2025年3月に退任した前社長の報酬額は3億9,000万円だ。企業業績と関係ない役員の高額報酬が明らかになり、株主や社員からは高額報酬の見直しを求める声もあがっている。
 また、6月には日産の主要サプライヤーの1社だったマレリホールディングス(株)(TSRコード:022746064)とグループ会社が、米国デラウェア州連邦倒産裁判所にチャプター11を申請した。

 国内倒産法の民事再生や会社更生ではなく、「オートマティック・ステイ」の原則によって世界中の債権者に睨みが利く米倒産法を活用したようだ。国内債権者に馴染みが薄い債務整理に多くの取引先は翻弄された。6月にマレリが開催した限定した取引先への説明会は、申請前の請求分に関する明確な説明がなく、さらに登壇者の「上から目線の態度」(参加者)が債権者心理を逆なでした。同時期に、TSRにはマレリグループの取引先からタレコミにも似た怒りの情報提供が膨れ上がった。

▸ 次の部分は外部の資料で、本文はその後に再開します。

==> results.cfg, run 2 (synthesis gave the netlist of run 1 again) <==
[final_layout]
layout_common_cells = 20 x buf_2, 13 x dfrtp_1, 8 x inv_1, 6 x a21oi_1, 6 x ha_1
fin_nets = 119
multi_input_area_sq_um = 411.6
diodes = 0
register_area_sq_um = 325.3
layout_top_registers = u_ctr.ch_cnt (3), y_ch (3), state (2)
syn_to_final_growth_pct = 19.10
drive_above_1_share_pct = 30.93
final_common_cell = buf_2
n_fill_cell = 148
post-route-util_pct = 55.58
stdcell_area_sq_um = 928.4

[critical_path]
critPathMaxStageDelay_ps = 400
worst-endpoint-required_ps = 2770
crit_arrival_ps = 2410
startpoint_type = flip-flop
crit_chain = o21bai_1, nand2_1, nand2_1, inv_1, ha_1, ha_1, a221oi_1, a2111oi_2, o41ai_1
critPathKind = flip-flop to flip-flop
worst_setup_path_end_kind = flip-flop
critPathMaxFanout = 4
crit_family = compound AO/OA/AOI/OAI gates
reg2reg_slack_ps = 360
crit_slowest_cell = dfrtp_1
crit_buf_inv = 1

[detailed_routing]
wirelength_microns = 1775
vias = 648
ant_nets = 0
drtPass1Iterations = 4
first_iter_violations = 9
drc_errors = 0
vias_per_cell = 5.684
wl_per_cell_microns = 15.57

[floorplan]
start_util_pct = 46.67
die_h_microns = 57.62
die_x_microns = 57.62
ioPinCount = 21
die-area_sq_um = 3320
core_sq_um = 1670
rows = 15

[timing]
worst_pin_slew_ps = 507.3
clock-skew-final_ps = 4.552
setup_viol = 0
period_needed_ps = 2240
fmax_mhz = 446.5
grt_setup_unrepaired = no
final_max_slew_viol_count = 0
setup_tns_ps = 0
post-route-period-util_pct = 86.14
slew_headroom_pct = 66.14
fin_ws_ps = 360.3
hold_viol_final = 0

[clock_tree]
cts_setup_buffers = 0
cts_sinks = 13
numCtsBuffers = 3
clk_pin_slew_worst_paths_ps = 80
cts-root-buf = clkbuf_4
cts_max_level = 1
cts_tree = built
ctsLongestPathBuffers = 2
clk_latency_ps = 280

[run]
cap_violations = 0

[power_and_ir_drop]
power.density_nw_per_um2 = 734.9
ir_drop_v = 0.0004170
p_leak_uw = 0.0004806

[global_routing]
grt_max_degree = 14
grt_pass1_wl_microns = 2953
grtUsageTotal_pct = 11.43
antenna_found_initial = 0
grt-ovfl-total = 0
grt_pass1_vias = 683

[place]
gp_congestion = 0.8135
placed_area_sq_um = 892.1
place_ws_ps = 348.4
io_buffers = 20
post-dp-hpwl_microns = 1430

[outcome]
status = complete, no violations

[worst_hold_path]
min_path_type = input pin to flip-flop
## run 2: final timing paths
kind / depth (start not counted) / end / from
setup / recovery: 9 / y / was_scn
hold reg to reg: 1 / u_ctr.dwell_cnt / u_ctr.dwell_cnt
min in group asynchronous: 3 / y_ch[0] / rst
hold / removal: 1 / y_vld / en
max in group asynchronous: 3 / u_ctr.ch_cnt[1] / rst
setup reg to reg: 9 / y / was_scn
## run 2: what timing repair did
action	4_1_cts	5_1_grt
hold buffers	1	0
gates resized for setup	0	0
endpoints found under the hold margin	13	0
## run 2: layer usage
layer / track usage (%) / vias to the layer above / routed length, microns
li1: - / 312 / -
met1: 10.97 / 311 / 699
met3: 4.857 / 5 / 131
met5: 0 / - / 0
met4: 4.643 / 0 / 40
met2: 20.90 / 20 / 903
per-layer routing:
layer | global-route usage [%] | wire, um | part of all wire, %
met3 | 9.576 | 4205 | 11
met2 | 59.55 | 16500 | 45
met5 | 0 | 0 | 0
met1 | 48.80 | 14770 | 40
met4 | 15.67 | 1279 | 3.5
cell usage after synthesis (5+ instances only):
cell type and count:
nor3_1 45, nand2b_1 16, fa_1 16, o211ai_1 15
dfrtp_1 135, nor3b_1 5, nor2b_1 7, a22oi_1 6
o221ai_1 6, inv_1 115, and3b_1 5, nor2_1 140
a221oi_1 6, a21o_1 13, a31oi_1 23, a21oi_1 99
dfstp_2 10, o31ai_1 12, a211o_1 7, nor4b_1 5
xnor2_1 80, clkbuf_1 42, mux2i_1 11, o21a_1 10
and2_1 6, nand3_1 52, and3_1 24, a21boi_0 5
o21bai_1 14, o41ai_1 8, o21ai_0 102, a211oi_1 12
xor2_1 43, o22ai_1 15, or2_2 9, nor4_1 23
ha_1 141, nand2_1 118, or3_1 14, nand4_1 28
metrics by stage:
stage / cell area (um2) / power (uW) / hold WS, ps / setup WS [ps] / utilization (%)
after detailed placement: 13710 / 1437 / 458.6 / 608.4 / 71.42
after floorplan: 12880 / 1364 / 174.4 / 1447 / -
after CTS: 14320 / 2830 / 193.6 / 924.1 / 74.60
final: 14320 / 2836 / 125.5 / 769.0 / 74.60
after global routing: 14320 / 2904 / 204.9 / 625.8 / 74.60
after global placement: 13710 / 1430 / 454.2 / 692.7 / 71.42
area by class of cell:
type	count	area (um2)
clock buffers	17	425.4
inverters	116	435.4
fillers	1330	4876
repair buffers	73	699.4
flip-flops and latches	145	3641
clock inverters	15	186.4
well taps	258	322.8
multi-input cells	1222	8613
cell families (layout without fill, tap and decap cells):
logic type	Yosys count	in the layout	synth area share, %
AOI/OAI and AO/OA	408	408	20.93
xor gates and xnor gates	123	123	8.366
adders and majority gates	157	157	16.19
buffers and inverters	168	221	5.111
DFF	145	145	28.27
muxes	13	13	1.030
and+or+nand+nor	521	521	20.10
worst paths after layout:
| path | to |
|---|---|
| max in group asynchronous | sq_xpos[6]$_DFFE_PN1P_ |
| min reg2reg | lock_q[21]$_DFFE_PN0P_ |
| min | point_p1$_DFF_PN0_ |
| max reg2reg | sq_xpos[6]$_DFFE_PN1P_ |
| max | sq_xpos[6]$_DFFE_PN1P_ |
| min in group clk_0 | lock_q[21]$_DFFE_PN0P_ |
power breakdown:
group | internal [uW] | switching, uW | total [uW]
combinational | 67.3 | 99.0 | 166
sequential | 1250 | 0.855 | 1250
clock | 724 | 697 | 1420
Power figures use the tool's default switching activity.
`src/rtl/weight_fetch_ctrl_pkg.sv`:
```
// weight_fetch_ctrl_pkg: shared types and constants for the weight-buffer fetch path
package weight_fetch_ctrl_pkg;
  localparam int BYTE_WIDTH = 8;
  localparam int WEIGHT_ADDRESS_WIDTH = 15;
  localparam int WEIGHT_READ_LATENCY = 3;
  typedef logic [BYTE_WIDTH-1:0] BYTE_TYPE;
  typedef logic [WEIGHT_ADDRESS_WIDTH-1:0] weight_address_type;
  typedef enum logic [1:0] {IDLE, FETCH, DRAIN} fetch_state_t;
endpackage

```
`src/rtl/weight_fetch_fifo.sv`:
```
// weight_fetch_fifo: first-word-fall-through FIFO of {last, row}
module weight_fetch_fifo #(
  parameter int DEPTH = 4,
  parameter int W = 113
) (
  input  logic clk,
  input  logic rst,
  input  logic push,
  input  logic [W-1:0] din,
  input  logic pop,
  output logic [W-1:0] dout,
  output logic [$clog2(DEPTH+1)-1:0] count,
  output logic empty,
  output logic full
);
  localparam int CW = $clog2(DEPTH+1);
  localparam int PW = DEPTH > 1 ? $clog2(DEPTH) : 1;
  logic [W-1:0] mem [DEPTH];
  logic [PW-1:0] wr_ptr, rd_ptr;
  logic do_push, do_pop;
  assign empty = count == '0;
  assign full = count == CW'(DEPTH);
  assign do_pop = pop && !empty;
  assign do_push = push && (!full || do_pop);
  assign dout = empty ? '0 : mem[rd_ptr];
  always_ff @(posedge clk) begin
    if (rst) begin
      wr_ptr <= '0;
      rd_ptr <= '0;
      count <= '0;
    end else begin
      if (do_push) mem[wr_ptr] <= din;
      wr_ptr <= do_push ? (wr_ptr == PW'(DEPTH-1) ? '0 : wr_ptr + 1'b1) : wr_ptr;
      rd_ptr <= do_pop ? (rd_ptr == PW'(DEPTH-1) ? '0 : rd_ptr + 1'b1) : rd_ptr;
      count <= count + CW'(do_push) - CW'(do_pop);
    end
  end
endmodule

```
`src/rtl/weight_fetch_ctrl.sv`:
```
// weight_fetch_ctrl: issues sequential weight-buffer reads and streams rows out under credit control
module weight_fetch_ctrl
  import weight_fetch_ctrl_pkg::*;
#(
  parameter int MATRIX_WIDTH = 14,
  parameter int TILE_WIDTH = 32768,
  parameter int READ_LATENCY = WEIGHT_READ_LATENCY,
  parameter int FIFO_DEPTH = 4,
  parameter int ROWS_WIDTH = 16
) (
  input  logic clk,
  input  logic rst,
  input  logic cmd_valid,
  output logic cmd_ready,
  input  weight_address_type cmd_addr,
  input  logic [ROWS_WIDTH-1:0] cmd_rows,
  output weight_address_type wb_address,
  output logic wb_en,
  output logic wb_write_en,
  output logic wb_enable,
  input  BYTE_TYPE [MATRIX_WIDTH-1:0] wb_read_data,
  output logic out_valid,
  input  logic out_ready,
  output BYTE_TYPE [MATRIX_WIDTH-1:0] out_data,
  output logic out_last,
  output logic busy
);
  localparam int RW = MATRIX_WIDTH * BYTE_WIDTH;
  localparam int CW = $clog2(FIFO_DEPTH+1);
  localparam int IW = $clog2(READ_LATENCY+1);
  localparam int OW = 8;
  fetch_state_t state;
  weight_address_type next_addr;
  logic [ROWS_WIDTH-1:0] remaining;
  logic [READ_LATENCY-1:0] vld_sr, last_sr;
  logic [IW-1:0] inflight;
  logic [CW-1:0] fifo_count;
  logic [RW:0] fifo_dout;
  logic fifo_empty, fifo_full, push, pop, issue, last_issue;
  assign push = vld_sr[READ_LATENCY-1];
  assign pop = out_valid && out_ready;
  // every issued row already owns a FIFO slot, so the buffer pipeline never needs to stall
  assign issue = !rst && state == FETCH && remaining != '0 &&
                 OW'(inflight) + OW'(fifo_count) - OW'(pop) < OW'(FIFO_DEPTH);
  assign last_issue = issue && remaining == ROWS_WIDTH'(1);
  assign wb_en = issue;
  assign wb_address = next_addr;
  assign wb_write_en = 1'b0;
  assign wb_enable = !rst;
  assign cmd_ready = !rst && state == IDLE;
  assign busy = state != IDLE;
  assign out_valid = !fifo_empty;
  assign out_last = fifo_dout[RW];
  assign out_data = fifo_dout[RW-1:0];
  always_ff @(posedge clk) begin
    if (rst) begin
      state <= IDLE;
      next_addr <= '0;
      remaining <= '0;
      vld_sr <= '0;
      last_sr <= '0;
      inflight <= '0;
    end else begin
      vld_sr <= {vld_sr[READ_LATENCY-2:0], issue};
      last_sr <= {last_sr[READ_LATENCY-2:0], last_issue};
      inflight <= inflight + IW'(issue) - IW'(push);
      case (state)
        IDLE: if (cmd_valid) begin
          next_addr <= cmd_addr;
          remaining <= cmd_rows;
          state <= cmd_rows != '0 ? FETCH : IDLE;
        end
        FETCH: if (issue) begin
          next_addr <= next_addr == weight_address_type'(TILE_WIDTH-1) ? '0 : next_addr + 1'b1;
          remaining <= remaining - 1'b1;
          state <= last_issue ? DRAIN : FETCH;
        end
        default: state <= inflight == '0 && fifo_count == CW'(pop) ? IDLE : DRAIN;
      endcase
    end
  end
  always_ff @(posedge clk) if (!rst) assert (!(push && fifo_full && !pop));
  weight_fetch_fifo #(.DEPTH(FIFO_DEPTH), .W(RW+1)) u_fifo (
    .clk(clk),
    .rst(rst),
    .push(push),
    .din({last_sr[READ_LATENCY-1], wb_read_data}),
    .pop(pop),
    .dout(fifo_dout),
    .count(fifo_count),
    .empty(fifo_empty),
    .full(fifo_full)
  );
endmodule

```
File: config.mk
export PLATFORM = sky130hd
export DESIGN_NAME = adder_stream_receiver_flat
export DESIGN_NICKNAME = d
export VERILOG_FILES = /design/src/rtl/adder_stream_receiver_if.sv /design/src/rtl/adder_stream_receiver.sv /design/src/flat_wrapper.sv
export SDC_FILE = /design/constraint.sdc
export NUM_CORES = 1
export LEC_CHECK = 0
export ABC_AREA = 1
export CORE_AREA = 4 4 53 55
export CTS_BUF_LIST = sky130_fd_sc_hd__clkbuf_4 sky130_fd_sc_hd__clkbuf_8
export CTS_CLUSTER_SIZE = 16
export DETAILED_ROUTE_END_ITERATION = 16
export DIE_AREA = 0 0 57 59
export PLACE_DENSITY = 0.85
export SETUP_SLACK_MARGIN = 0.3
export SLEW_MARGIN = 20
export SYNTH_ARGS = -nofsm -noshare
export SYNTH_HDL_FRONTEND = slang
export SYNTH_SLANG_ARGS = --single-unit
File: constraint.sdc
create_clock -name CLK -period 2.1 [get_ports CLK]
set_input_delay 0.315 -clock CLK [delete_from_list [all_inputs] [get_ports CLK]]
set_output_delay 0.315 -clock CLK [all_outputs]
set_load 0.005 [all_outputs]
File: src/rtl/adder_stream_receiver_if.sv
// Stream and word handshake between the adder transmitter, this receiver and downstream.
// The slave side is the receiver; the master side drives the stream and out_ready.
interface adder_stream_receiver_if #(
  parameter int DATA_W = 8
);
  logic              start;
  logic              S;
  logic              COUT;
  logic              out_ready;
  logic              out_valid;
  logic [DATA_W-1:0] out_data;

  modport slave (
    input  start, S, COUT, out_ready,
    output out_valid, out_data
  );

  modport master (
    output start, S, COUT, out_ready,
    input  out_valid, out_data
  );
endinterface

File: src/rtl/adder_stream_receiver.sv
// Follows the transmitter's IDLE/P1/P2/P3 phase sequence, checks the serial sum/carry stream
// and packs the {COUT,S} pairs from P3 into DATA_W-bit words for a valid/ready consumer.
module adder_stream_receiver #(
  parameter int DATA_W  = 8,
  parameter int REG_LAT = 0,
  parameter int FCNT_W  = 8
) (
  input  logic                  CLK,
  input  logic                  NRST,
  input  logic                  rst,
  input  logic                  clr,
  adder_stream_receiver_if.slave bus,
  output logic                  proto_err,
  output logic                  overflow,
  output logic [FCNT_W-1:0]     frame_cnt
);

  localparam int FRAMES = DATA_W / 2;
  localparam int PCNT_W = (FRAMES > 1) ? $clog2(FRAMES) : 1;
  localparam logic [PCNT_W-1:0] PCNT_LAST = PCNT_W'(FRAMES - 1);

  typedef enum logic [1:0] {IDLE = 2'd0, P1 = 2'd1, P2 = 2'd2, P3 = 2'd3} phase_t;

  phase_t              state, state_nxt, phase_p1, samp;
  logic                abort_p0, abort_p1;
  logic                chk_en, pack, done, viol;
  logic [DATA_W-1:0]   sh, word;
  logic [PCNT_W-1:0]   pcnt;
  logic                valid_q;
  logic [DATA_W-1:0]   data_q;

  function automatic logic stream_viol(input phase_t ph, input logic s, input logic c);
    case (ph)
      IDLE:    return s | c;
      P1:      return c;
      P2:      return s;
      default: return 1'b0;
    endcase
  endfunction

  // Phase FSM, mirrors the transmitter from the shared start/rst controls
  always_ff @(posedge CLK or negedge NRST) begin
    if (!NRST) state <= IDLE;
    else       state <= state_nxt;
  end

  always_comb begin
    state_nxt = state;
    case (state)
      IDLE:    if (bus.start) state_nxt = P1;
      P1:      state_nxt = rst ? IDLE : P2;
      P2:      state_nxt = rst ? IDLE : P3;
      P3:      state_nxt = rst ? IDLE : P1;
      default: state_nxt = IDLE;
    endcase
  end

  assign abort_p0 = rst && (state != IDLE);

  // Stage p1: phase delayed to line up with a registered transmitter
  always_ff @(posedge CLK or negedge NRST) begin
    if (!NRST) begin
      phase_p1 <= IDLE;
      abort_p1 <= 1'b0;
    end else begin
      phase_p1 <= state;
      abort_p1 <= abort_p0;
    end
  end

  // With a registered transmitter the sample right after an abort still belongs to the dead run
  assign samp   = (REG_LAT != 0) ? phase_p1 : state;
  assign chk_en = !((REG_LAT != 0) && abort_p1);
  assign viol   = chk_en && stream_viol(samp, bus.S, bus.COUT);
  assign pack   = chk_en && !abort_p0 && (samp == P3);
  assign done   = pack && (pcnt == PCNT_LAST);
  assign word   = DATA_W'({sh, bus.COUT, bus.S});

  // Packing stage: first frame shifts up into the MSBs
  always_ff @(posedge CLK or negedge NRST) begin
    if (!NRST) begin
      sh        <= '0;
      pcnt      <= '0;
      frame_cnt <= '0;
    end else begin
      if (abort_p0) begin
        sh   <= '0;
        pcnt <= '0;
      end else if (pack) begin
        sh   <= word;
        pcnt <= done ? '0 : pcnt + 1'b1;
      end
      if (pack) frame_cnt <= frame_cnt + 1'b1;
    end
  end

  // Output stage and sticky status; a new set always beats clr
  always_ff @(posedge CLK or negedge NRST) begin
    if (!NRST) begin
      valid_q   <= 1'b0;
      data_q    <= '0;
      proto_err <= 1'b0;
      overflow  <= 1'b0;
    end else begin
      if (done && (!valid_q || bus.out_ready)) begin
        valid_q <= 1'b1;
        data_q  <= word;
      end else if (valid_q && bus.out_ready) begin
        valid_q <= 1'b0;
      end

      if (viol)     proto_err <= 1'b1;
      else if (clr) proto_err <= 1'b0;

      if (done && valid_q && !bus.out_ready) overflow <= 1'b1;
      else if (clr)                          overflow <= 1'b0;
    end
  end

  assign bus.out_valid = valid_q;
  assign bus.out_data  = data_q;

endmodule

File: src/flat_wrapper.sv
// flat-port wrapper written by rule: the top's interface ports become plain ports
module adder_stream_receiver_flat 
#(
  parameter int DATA_W  = 8,
  parameter int REG_LAT = 0,
  parameter int FCNT_W  = 8
)
  (CLK, NRST, rst, clr, proto_err, overflow, frame_cnt, bus_start, bus_S, bus_COUT, bus_out_ready, bus_out_valid, bus_out_data);
  adder_stream_receiver_if #(.DATA_W(DATA_W)) bus_i ();
  input  logic CLK;
  input  logic NRST;
  input  logic rst;
  input  logic clr;
  output logic proto_err;
  output logic overflow;
  output logic [FCNT_W-1:0] frame_cnt;
  input wire logic [$bits(bus_i.start)-1:0] bus_start;
  input wire logic [$bits(bus_i.S)-1:0] bus_S;
  input wire logic [$bits(bus_i.COUT)-1:0] bus_COUT;
  input wire logic [$bits(bus_i.out_ready)-1:0] bus_out_ready;
  output wire logic [$bits(bus_i.out_valid)-1:0] bus_out_valid;
  output wire logic [$bits(bus_i.out_data)-1:0] bus_out_data;
  assign bus_i.start = bus_start;
  assign bus_i.S = bus_S;
  assign bus_i.COUT = bus_COUT;
  assign bus_i.out_ready = bus_out_ready;
  assign bus_out_valid = bus_i.out_valid;
  assign bus_out_data = bus_i.out_data;
  adder_stream_receiver #(.DATA_W(DATA_W), .REG_LAT(REG_LAT), .FCNT_W(FCNT_W)) u_core (.CLK(CLK), .NRST(NRST), .rst(rst), .clr(clr), .bus(bus_i), .proto_err(proto_err), .overflow(overflow), .frame_cnt(frame_cnt));
endmodule
==> results.txt <==
EDFF count, synth: 0
Root Driver: clkbuf_4
wire length on met3: 123 microns
ant diodes: 0
Die H: 59 microns
Final Hold Viols: 0
CTS H-tree depth: 2
vias: 1,002
CTS Hold Buffers Added: 0
Gate Count Post-Synth: 136
max-cap violations: 0
worst skew pair latency: 0.32 ns
pwr dens: 777 mW/mm^2
Routed met2 length: 1.30 mm
Crit path largest cell delay: 0.53 ns
average size of a mapped cell: 9.42 sq um
syn_nets: 146
Remaining DRCs: 0
std cell rows: 18
Netlist cell types: 24
Avg WL per Cell: 12.4 microns
worst-case clock buffer depth: 2
Critical Path End: frame_cnt[0]
Worst-Margin Slew: 0.359 ns
number of global-route vias before repair: 979
cell area after layout: 0.00164 sq mm
Seq cells post-synth: 29
CP Class: reg -> out
drt pass-1 iters: 4
Yosys warnings: 0
dpl hpwl: 1.87 mm
skew final: 0.00482 ns
Worst R2R Start: u_core.samp[0]$_DFFE_PN0P_
maximum fanout along the worst path: 5
count leader, synth: nand2_1
PostCTS Resize Cnt: 0
total number of clock tree sinks: 29
Finished Core Util: 68.7%
Place WS: 0.320 ns
layout cells sized above 1: 14.2%
Synth area leader: dfrtp_1
I/O Buffers: 26
Max Used Layer: met4
Synth Cell Area: 0.00128 sq mm
die area: 0.00336 sq mm
Core ar.: 0.00239 sq mm
f_max: 0.624 GHz
Leak: 0.000797 uW
area share of the largest cell type after synthesis: 56.6%
Ports: 27
setup ws final: 0.498 ns
Cell Area, Placed: 0.00157 sq mm
critical path depth: 1
# nets final: 178
Top FF cell, synth: dfrtp_1
Worst setup SP type: flip-flop
Reg clk slew, reported paths: 0.09 ns
most frequent cells after synthesis: nand2_1 (34), dfrtp_1 (29), inv_1 (26)
status: finished, final reports clean
data required time of the critical path: 1.78 ns
CP delay by family, top: buffers and inverters
Max Slew Vio Count: 0
CTS Buf Count: 5
mean number of vias per cell: 5.04
crit path cell chain: clkdlybuf4s50_1
Final min period: 1.60 ns
Starting Density: 53.7%
sequential fraction of the synthesis area: 56.6%
postcts setup bufs: 0
Period Utilization, post-route: 76.3%
number of antenna violations at the first check in global routing: 0
CTS tree: built
RR Endpoint: u_core.bus.out_data[0]$_DFFE_PN0P_
Critical Path AT: 1.29 ns
final setup vio count: 0
largest net degree at the start of global routing: 30
Final ANT Viol Nets: 0
Slowest cell on crit path: clkdlybuf4s50_1
FF-to-FF setup slack: 0.73 ns
Setup crit start: u_core.frame_cnt[0]$_DFFE_PN0P_
Crit. End Element: output port
total grt overflow: 0
asr flop ratio synth: 100%
unrepaired setup endpoints after global routing: false
DRT Wirelength: 2.46 mm
Fin Setup TNS: 0 ns
global-route wire length before repair: 4.20 mm
All-Layer GR Usage: 16.4%
area delta synth->final: 28.0%
Hold Path Class: in -> async
Placer Congestion: 0.716
FF-to-FF path depth: 5
WL met1: 987 microns
die width: 57 microns
drt first-iter violations: 15
relative slew slack: 76.1%
Synth area leaders: dfrtp_1 (57%), nand2_1 (10%), inv_1 (7.6%)
WP buf/inv: 1
VDD IR max: 0.000468 V
[final cells by class]
class | count | area, sq um
Clock buffer | 7 | 65.1
Multi-Input combinational cell | 78 | 438
Tap cell | 30 | 37.5
Timing Repair Buffer | 27 | 268
Fill cell | 200 | 747
Sequential cell | 29 | 726
Clock inverter | 1 | 5.00
Inverter | 27 | 101
[per-layer routing]
metal | global-route usage [%] | vias to the layer above
li1 | - | 490
met1 | 18.4 | 485
met2 | 29.0 | 21
met3 | 4.36 | 6
met4 | 7.95 | 0
met5 | 0 | -
[stage by stage]
step / total power [uW] / std cells / hold slack, ns
5_1_grt: 1350 / 199 / 0.404
6_report: 1270 / 199 / 0.372
3_3_place_gp: 888 / 191 / 0.466
2_1_floorplan: 782 / 136 / 0.0194
3_5_place_dp: 911 / 191 / 0.469
4_1_cts: 1290 / 199 / 0.373
[cells by family (layout without fill, tap and decap cells)]
| group | count (synthesis) | after routing | synth area share (%) |
|---|---|---|---|
| compound gates | 21 | 21 | 11.7 |
| simple gates | 52 | 52 | 18.5 |
| xor+xnor | 3 | 3 | 2.05 |
| buf+inv | 29 | 62 | 9.18 |
| fa+ha+maj | 2 | 2 | 1.95 |
| flops | 29 | 29 | 56.6 |
[registers in the layout, indices dropped and copies added, names as in the netlist]
signal                cells
u_core.frame_cnt          8
u_core.bus.out_data       8
u_core.overflow           1
u_core.sh                 6
u_core.proto_err          1
u_core.samp               2
u_core.bus.out_valid      1
u_core.pcnt               2
[layout by cell type (no fill, tap or decap)]
cell type and instances:
ha_1 2, buf_4 1, nor2_2 1, nand2_4 1, xor2_1 2, o21ai_0 3, xnor2_1 1, o21ai_2 8
a21oi_1 1, clkinv_2 1, o31ai_1 1, dfrtp_1 29, inv_2 1, o221ai_1 1, nand4_1 1, nor2_1 4
nand3_2 1, inv_1 26, clkbuf_4 5, nand2_2 2, nand2_1 34, clkbuf_8 2, nand3_1 6, and2_1 1
o22ai_1 7, nor2_4 1, clkdlybuf4s50_1 26
[worst min path at each step]
stage / start / endpoint / slack, ns / cells past startpoint
floorplan: NRST / u_core.bus.out_data[0]$_DFFE_PN0P_ / 0.02 / 0
global placement: u_core.bus.out_data[2]$_DFFE_PN0P_ / u_core.bus.out_data[2]$_DFFE_PN0P_ / 0.47 / 2
detailed placement: u_core.bus.out_data[2]$_DFFE_PN0P_ / u_core.bus.out_data[2]$_DFFE_PN0P_ / 0.47 / 2
CTS: NRST / u_core.bus.out_data[3]$_DFFE_PN0P_ / 0.37 / 2
global route: NRST / u_core.sh[2]$_DFFE_PN0P_ / 0.40 / 2
finish: NRST / u_core.bus.out_data[3]$_DFFE_PN0P_ / 0.37 / 2
[where the power goes]
group	leakage (uW)	switching (uW)	internal, uW
Clock	0.0000413	185	194
Sequential	0.000384	55.2	612
Combinational	0.000372	114	114
(Power assumes the default switching activity.)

 日産のサプライヤーでは河西工業(株)(TSRコード:291195172)の2026年3月期中間決算(連結)が、売上高931億3,000万円(前年同期比14.9%減)、最終利益12億4,200万円の赤字と苦戦が続いている。
 日産の経営改善が遅れるほど、多くのサプライヤーに影響が深まる。裾野が広い自動車業界で、完成車メーカーと主要サプライヤーの一挙手一投足は業界を超えて駆け巡る。